Les branches de la foi.




 

VERSET 1

 

arjuna uvaca
ye shastra-vidhim utsrjya
yajante shraddhayanvitah
tesham nistha tu ka krishna
sattvam aho rajas tamah

 

TRADUCTION

Arjuna dit: Quant à ceux qui ne suivent pas les principes des Ecritures, mais se vouent à un culte de leur invention, quelle est leur condition, ô Krsna? Est-ce celle de la vertu, de la passion ou de l'ignorance?

 

TENEUR ET PORTEE

Le trente-neuvième verset du quatrième chapitre enseignait que l'homme de foi, s'il se donne à une forme particulière d'adoration, se voit graduellement élevé au niveau de la connaissance, et atteint par là les sommets de la paix et de la prospérité.
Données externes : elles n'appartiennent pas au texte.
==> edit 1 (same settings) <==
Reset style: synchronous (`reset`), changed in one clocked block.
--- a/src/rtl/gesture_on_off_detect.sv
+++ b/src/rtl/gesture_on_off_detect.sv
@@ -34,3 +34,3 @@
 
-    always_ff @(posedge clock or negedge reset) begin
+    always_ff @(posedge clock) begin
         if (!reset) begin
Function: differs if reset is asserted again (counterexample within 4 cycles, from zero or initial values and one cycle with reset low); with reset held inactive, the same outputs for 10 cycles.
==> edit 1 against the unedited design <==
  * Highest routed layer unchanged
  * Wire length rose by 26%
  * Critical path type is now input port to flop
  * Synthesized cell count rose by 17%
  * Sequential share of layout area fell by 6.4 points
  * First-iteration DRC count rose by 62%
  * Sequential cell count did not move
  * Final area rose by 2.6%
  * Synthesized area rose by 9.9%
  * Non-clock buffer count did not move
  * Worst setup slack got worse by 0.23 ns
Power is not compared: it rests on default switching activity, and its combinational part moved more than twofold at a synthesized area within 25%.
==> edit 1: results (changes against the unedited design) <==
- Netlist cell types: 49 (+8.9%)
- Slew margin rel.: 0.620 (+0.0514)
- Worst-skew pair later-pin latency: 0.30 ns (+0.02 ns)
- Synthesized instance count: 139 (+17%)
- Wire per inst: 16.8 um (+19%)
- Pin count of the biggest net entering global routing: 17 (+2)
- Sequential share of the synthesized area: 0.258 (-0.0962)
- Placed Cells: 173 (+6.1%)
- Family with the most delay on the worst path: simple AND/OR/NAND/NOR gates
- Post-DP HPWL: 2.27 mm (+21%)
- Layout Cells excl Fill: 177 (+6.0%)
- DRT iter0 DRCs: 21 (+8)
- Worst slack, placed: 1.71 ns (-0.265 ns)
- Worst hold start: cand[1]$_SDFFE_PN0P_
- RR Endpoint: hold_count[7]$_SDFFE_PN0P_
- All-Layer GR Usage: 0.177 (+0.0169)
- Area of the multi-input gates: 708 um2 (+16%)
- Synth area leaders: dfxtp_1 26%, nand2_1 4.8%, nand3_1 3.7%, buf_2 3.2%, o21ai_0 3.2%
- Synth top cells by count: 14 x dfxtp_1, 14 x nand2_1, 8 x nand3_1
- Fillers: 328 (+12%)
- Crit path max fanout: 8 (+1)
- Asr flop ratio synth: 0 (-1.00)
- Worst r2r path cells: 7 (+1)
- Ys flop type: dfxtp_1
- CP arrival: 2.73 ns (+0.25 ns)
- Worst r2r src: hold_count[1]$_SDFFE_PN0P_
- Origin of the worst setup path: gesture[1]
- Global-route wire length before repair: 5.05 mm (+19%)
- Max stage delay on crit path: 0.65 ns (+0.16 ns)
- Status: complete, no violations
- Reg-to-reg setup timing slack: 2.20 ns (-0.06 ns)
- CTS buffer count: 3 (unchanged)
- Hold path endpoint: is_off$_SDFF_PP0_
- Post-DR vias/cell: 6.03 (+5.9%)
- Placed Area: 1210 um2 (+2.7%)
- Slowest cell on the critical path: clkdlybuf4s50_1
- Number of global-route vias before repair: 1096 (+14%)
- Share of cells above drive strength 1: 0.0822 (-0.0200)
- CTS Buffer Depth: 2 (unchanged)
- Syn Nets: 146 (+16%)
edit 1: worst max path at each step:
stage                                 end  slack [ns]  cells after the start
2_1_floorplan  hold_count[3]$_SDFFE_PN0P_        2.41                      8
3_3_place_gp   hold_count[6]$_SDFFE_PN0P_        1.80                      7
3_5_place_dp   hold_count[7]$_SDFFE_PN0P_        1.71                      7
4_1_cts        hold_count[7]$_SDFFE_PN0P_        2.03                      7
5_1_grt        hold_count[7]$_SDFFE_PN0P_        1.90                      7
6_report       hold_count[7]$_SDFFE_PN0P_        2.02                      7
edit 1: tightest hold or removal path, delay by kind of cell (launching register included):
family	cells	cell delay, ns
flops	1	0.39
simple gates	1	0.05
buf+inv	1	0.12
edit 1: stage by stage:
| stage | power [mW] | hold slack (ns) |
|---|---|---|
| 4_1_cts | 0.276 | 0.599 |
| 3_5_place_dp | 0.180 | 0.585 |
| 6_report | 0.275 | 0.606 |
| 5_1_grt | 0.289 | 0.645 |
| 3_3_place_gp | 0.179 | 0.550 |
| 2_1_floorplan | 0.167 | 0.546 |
[src/rtl/uart_rx_fsm.sv]
// Frame sequencer for the oversampled UART receiver; optional break detection via UART_RX_BREAK_DET_EN.
// Latency: strobes combinational from state/counts; data_valid/error flags one cycle after stop-bit vote.
// Backpressure: none; the serial line cannot be stalled, every frame is sequenced at line rate.
module uart_rx_fsm
  import uart_rx_pkg::*;
#(
  parameter int DATA_W  = 8,
  parameter int PRESC_W = 5,
  parameter int BCNT_W  = 4
)(
  input  logic               clk,
  input  logic               rst,
  input  logic               rx_in,
  input  logic               par_en,
  input  logic [PRESC_W-1:0] prescale,
  input  logic [PRESC_W-1:0] edge_count,
  input  logic [BCNT_W-1:0]  bit_count,
  input  logic               samp_bit,
  input  logic               strt_glitch,
  input  logic               par_err,
  input  logic               stp_err,
  output logic               cnt_en,
  output logic               cnt_clr,
  output logic               samp_en,
  output logic               deser_en,
  output logic               strt_chk_en,
  output logic               par_chk_en,
  output logic               stp_chk_en,
  output logic               data_valid,
  output logic               par_err_o,
  output logic               frame_err,
  output logic               break_det
);

  state_t             state;
  state_t             state_d;
  logic [PRESC_W-1:0] prescale_q;
  logic               par_en_q;
  logic               perr_q;
  logic               stp_err_q;
  logic               data_valid_q;
  logic               par_err_out_q;
  logic               sdone;
  logic               bend;
  logic               data_bit;
  logic               last_data_bit;
  logic               break_c;
  logic               to_done;

`ifdef UART_RX_BREAK_DET_EN
  logic               any_one_q;
`else
  // Majority sample only feeds the break tracker, which is not built here.
  logic               unused_samp_bit;
  assign unused_samp_bit = samp_bit;
`endif

  uart_rx_tick_dec #(
    .PRESC_W (PRESC_W)
  ) u_tick_dec (
    .edge_count (edge_count),
    .prescale_q (prescale_q),
    .sdone      (sdone),
    .bend       (bend)
  );

  // Bit index 0 is the start bit, so data occupies indices 1..DATA_W.
  always_comb begin
    data_bit      = (bit_count != '0) && (bit_count <= BCNT_W'(DATA_W));
    last_data_bit = (bit_count == BCNT_W'(DATA_W));
  end

  // Next-state and strobe decode; everything forced low while reset is held.
  always_comb begin
    state_d     = state;
    cnt_en      = 1'b0;
    cnt_clr     = 1'b0;
    samp_en     = 1'b0;
    deser_en    = 1'b0;
    strt_chk_en = 1'b0;
    par_chk_en  = 1'b0;
    stp_chk_en  = 1'b0;
    break_c     = 1'b0;
    to_done     = 1'b0;

    case (state)
      IDLE: begin
        cnt_clr = 1'b1;
        if (!rx_in) begin
          state_d = START;
        end
      end

      START: begin
        cnt_en  = 1'b1;
        samp_en = 1'b1;
        if (sdone) begin
          strt_chk_en = 1'b1;
        end
        // A start bit that votes high was noise: drop the frame silently.
        if (sdone && strt_glitch) begin
          state_d = IDLE;
        end else if (bend) begin
          state_d = DATA;
        end
      end

      DATA: begin
        cnt_en  = 1'b1;
        samp_en = 1'b1;
        if (sdone && data_bit) begin
          deser_en = 1'b1;
        end
        if (bend && last_data_bit) begin
          state_d = par_en_q ? PARITY : STOP;
        end
      end

      PARITY: begin
        cnt_en  = 1'b1;
        samp_en = 1'b1;
        if (sdone) begin
          par_chk_en = 1'b1;
        end
        if (bend) begin
          state_d = STOP;
        end
      end

      STOP: begin
        cnt_en  = 1'b1;
        samp_en = 1'b1;
        // Leave at the stop vote so the back half of the stop bit is free for re-sync.
        if (sdone) begin
          stp_chk_en = 1'b1;
`ifdef UART_RX_BREAK_DET_EN
          if (stp_err && !any_one_q) begin
            state_d = BREAK;
          end else begin
            state_d = DONE;
            to_done = 1'b1;
          end
`else
          state_d = DONE;
          to_done = 1'b1;
`endif
        end
      end

      DONE: begin
        state_d = IDLE;
      end

`ifdef UART_RX_BREAK_DET_EN
      BREAK: begin
        // Hold the counter cleared until the line returns to idle high.
        cnt_clr = 1'b1;
        break_c = 1'b1;
        if (rx_in) begin
          state_d = IDLE;
        end
      end
`endif

      default: begin
        state_d = IDLE;
      end
    endcase

    if (!rst) begin
      state_d     = IDLE;
      cnt_en      = 1'b0;
      cnt_clr     = 1'b0;
      samp_en     = 1'b0;
      deser_en    = 1'b0;
      strt_chk_en = 1'b0;
      par_chk_en  = 1'b0;
      stp_chk_en  = 1'b0;
      break_c     = 1'b0;
      to_done     = 1'b0;
    end
  end

  // State register plus per-frame configuration and error capture.
  always_ff @(posedge clk) begin
    if (!rst) begin
      state         <= IDLE;
      prescale_q    <= '0;
      par_en_q      <= 1'b0;
      perr_q        <= 1'b0;
      stp_err_q     <= 1'b0;
      data_valid_q  <= 1'b0;
      par_err_out_q <= 1'b0;
    end else begin
      state <= state_d;

      // Frame configuration is frozen from the moment the start edge is seen.
      if (state == IDLE) begin
        prescale_q <= prescale;
        par_en_q   <= par_en;
        perr_q     <= 1'b0;
      end

      if (par_chk_en) begin
        perr_q <= par_err;
      end

      // Completion flags are high exactly for the single DONE cycle.
      data_valid_q  <= 1'b0;
      par_err_out_q <= 1'b0;
      stp_err_q     <= 1'b0;
      if (to_done) begin
        data_valid_q  <= !perr_q && !stp_err;
        par_err_out_q <= perr_q;
        stp_err_q     <= stp_err;
      end
    end
  end

`ifdef UART_RX_BREAK_DET_EN
  // Remember whether any data bit voted high; an all-zero frame with bad stop is a break.
  always_ff @(posedge clk) begin
    if (!rst) begin
      any_one_q <= 1'b0;
    end else if (state == IDLE) begin
      any_one_q <= 1'b0;
    end else if (deser_en) begin
      any_one_q <= any_one_q | samp_bit;
    end
  end
`endif

  assign data_valid = data_valid_q  & rst;
  assign par_err_o  = par_err_out_q & rst;
  assign frame_err  = stp_err_q     & rst;
  assign break_det  = break_c;

endmodule
==> config.mk <==
export PLATFORM = sky130hd
export DESIGN_NAME = theta_phase_gen
export DESIGN_NICKNAME = d
export VERILOG_FILES = /design/src/rtl/theta_phase_gen.sv
export SDC_FILE = /design/constraint.sdc
export NUM_CORES = 2
export LEC_CHECK = 0
export CORE_MARGIN = 2
export CORE_UTILIZATION = 30
export CTS_CLUSTER_SIZE = 16
export DETAILED_ROUTE_END_ITERATION = 8
export GPL_ROUTABILITY_DRIVEN = 0
export PLACE_DENSITY = 0.48
export SYNTH_ARGS = -nofsm -noshare
export SYNTH_HDL_FRONTEND = slang
export SYNTH_SLANG_ARGS = --single-unit
==> constraint.sdc <==
create_clock -name clk -period 19.96 [get_ports clk]
set_clock_uncertainty 0.2 [all_clocks]
set_input_delay 1.996 -clock clk [delete_from_list [all_inputs] [get_ports clk]]
set_output_delay 1.996 -clock clk [all_outputs]
set_load 0.03 [all_outputs]
==> src/rtl/theta_phase_gen.sv <==
// Per-step angle generator: advances a Q0.32 turn accumulator, scales it by 2*pi
// and emits theta as an IEEE-754 single, pulsing done_sig to start the sine stage.
module theta_phase_gen #(
  parameter logic [31:0] TWO_PI_Q   = 32'hC90FDAA2,
  parameter logic [31:0] INIT_PHASE = 32'h00000000
) (
  input  logic        clk,
  input  logic        rst,
  input  logic        sta,
  input  logic [31:0] freq_word,
  input  logic        load,
  input  logic [31:0] load_phase,
  output logic [31:0] theta,
  output logic        done_sig,
  output logic        wrap,
  output logic        busy,
  output logic        overrun
);

  localparam logic [2:0] IDLE = 3'd0;
  localparam logic [2:0] ACC  = 3'd1;
  localparam logic [2:0] MUL  = 3'd2;
  localparam logic [2:0] NORM = 3'd3;
  localparam logic [2:0] PACK = 3'd4;

  logic [2:0]  state_q;
  logic [31:0] phase_q;
  logic        wrap_pend_q;
  logic [31:0] prod_hi_q;
  logic [31:0] t32_q;
  logic [4:0]  p_q;
  logic        zero_q;
  logic [31:0] packed_q;
  logic [31:0] theta_q;
  logic        done_q;
  logic        wrap_q;
  logic        busy_q;
  logic        overrun_q;

  logic [31:0] base_d;
  logic [32:0] sum_d;
  logic [63:0] prod_d;
  logic [4:0]  lead_p_d;
  logic        lead_zero_d;
  logic [7:0]  exp_d;
  logic [22:0] mant_d;
  logic [31:0] packed_d;

  // A load in the accepting cycle replaces the accumulator before the increment.
  assign base_d = load ? load_phase : phase_q;
  assign sum_d  = {1'b0, base_d} + {1'b0, freq_word};

  // Only the upper half of the product carries the Q3.29 angle; the low half is dropped.
  assign prod_d = 64'(phase_q) * 64'(TWO_PI_Q);

  always_comb begin
    lead_p_d    = 5'd0;
    lead_zero_d = 1'b1;
    for (int i = 0; i < 32; i++) begin
      if (prod_hi_q[i]) begin
        lead_p_d    = 5'(i);
        lead_zero_d = 1'b0;
      end
    end
  end

  // Left-justify so the leading one sits at bit 31; the 23 bits below it are the mantissa.
  assign exp_d    = 8'd98 + {3'b000, p_q};
  assign mant_d   = 23'((t32_q << (5'd31 - p_q)) >> 8);
  assign packed_d = zero_q ? 32'h00000000 : {1'b0, exp_d, mant_d};

  always_ff @(posedge clk or negedge rst) begin
    if (!rst) begin
      state_q     <= IDLE;
      phase_q     <= INIT_PHASE;
      wrap_pend_q <= 1'b0;
      prod_hi_q   <= 32'h0;
      t32_q       <= 32'h0;
      p_q         <= 5'd0;
      zero_q      <= 1'b0;
      packed_q    <= 32'h0;
      theta_q     <= 32'h0;
      done_q      <= 1'b0;
      wrap_q      <= 1'b0;
      busy_q      <= 1'b0;
      overrun_q   <= 1'b0;
    end else begin
      done_q <= 1'b0;
      wrap_q <= 1'b0;
      if (sta && (state_q != IDLE)) overrun_q <= 1'b1;
      case (state_q)
        IDLE: begin
          if (load) overrun_q <= 1'b0;
          if (sta) begin
            phase_q     <= sum_d[31:0];
            wrap_pend_q <= sum_d[32];
            busy_q      <= 1'b1;
            state_q     <= ACC;
          end else if (load) begin
            phase_q <= load_phase;
          end
        end
        ACC: begin
          prod_hi_q <= prod_d[63:32];
          state_q   <= MUL;
        end
        MUL: begin
          t32_q   <= prod_hi_q;
          p_q     <= lead_p_d;
          zero_q  <= lead_zero_d;
          state_q <= NORM;
        end
        NORM: begin
          packed_q <= packed_d;
          state_q  <= PACK;
        end
        PACK: begin
          theta_q <= packed_q;
          done_q  <= 1'b1;
          wrap_q  <= wrap_pend_q;
          busy_q  <= 1'b0;
          state_q <= IDLE;
        end
        default: state_q <= IDLE;
      endcase
    end
  end

  assign theta    = theta_q;
  assign done_sig = done_q;
  assign wrap     = wrap_q;
  assign busy     = busy_q;
  assign overrun  = overrun_q;

endmodule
Le seizième chapitre concluait par ailleurs que celui qui omet de suivre les principes établis par les Ecritures doit être tenu pour un asura, par opposition à celui qui les observe avec foi, le deva. Quelle est alors la condition de celui qui suit avec foi un principe, des règles, mais dont les Ecritures ne font pas mention? Krsna entend dissiper le doute qu'Arjuna formule ainsi. L'adoration de qui se fabrique un Dieu à partir d'un homme quelconque, devenu objet de sa foi, relève-t-elle de la vertu, de la passion ou de l'ignorance? Par elle, peut-on atteindre la perfection de l'existence? Connaissent-ils le succès, ceux qui ne suivent pas les principes ni les règles des Ecritures, mais ont foi en quelque chose, deva ou homme, dont ils font encore l'objet de leur adoration? Voici les questions qu'Arjuna pose à Krsna.